** Opening Data shown block **
What follows belongs to an exercise in optimizing a design on an open flow for small area; a production flow would make more cautious choices. At most, simulation tests tie the RTL to the original design; equivalence was not proved. No functional check of the RTL was part of run 2. Power is estimated from default activity; no workload was simulated.

### flow/config.mk
export PLATFORM = sky130hd
export DESIGN_NAME = main
export DESIGN_NICKNAME = main
export VERILOG_FILES = /design/flow/design.v
export SDC_FILE = /design/flow/constraint.sdc
export NUM_CORES = 4
export LEC_CHECK = 0
export CAP_MARGIN = 20
export CORE_MARGIN = 2
export CORE_UTILIZATION = 40
export PLACE_DENSITY = 0.6
export SLEW_MARGIN = 20
### flow/constraint.sdc
create_clock -name core_clock -period 12.0 [get_ports {clk}]
set_input_delay 2.4000 -clock core_clock [delete_from_list [all_inputs] [get_ports {clk}]]
set_output_delay 2.4000 -clock core_clock [all_outputs]
set_load 0.01 [all_outputs]
### flow/design.v
`timescale 1ns / 1ps
module display(
	input [3:0] number,
	output reg [6:0] seg
	);
	always @* begin
		case(number)
			0: seg = 7'b1000000;
			1: seg = 7'b1111001;
			2: seg = 7'b0100100;
			3: seg = 7'b0110000;
			4: seg = 7'b0011001;
			5: seg = 7'b0010010;
			6: seg = 7'b0000010;
			7: seg = 7'b1111000;
			8: seg = 7'b0000000;
			9: seg = 7'b0010000;
			default: seg = 7'b1111111;  
		endcase
	end
endmodule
** Closing Data shown block **
Your objective: Among the entries above, identify all lines with "constraint" and copy them.

Reply to the task:
export SDC_FILE = /design/flow/constraint.sdc
### flow/constraint.sdc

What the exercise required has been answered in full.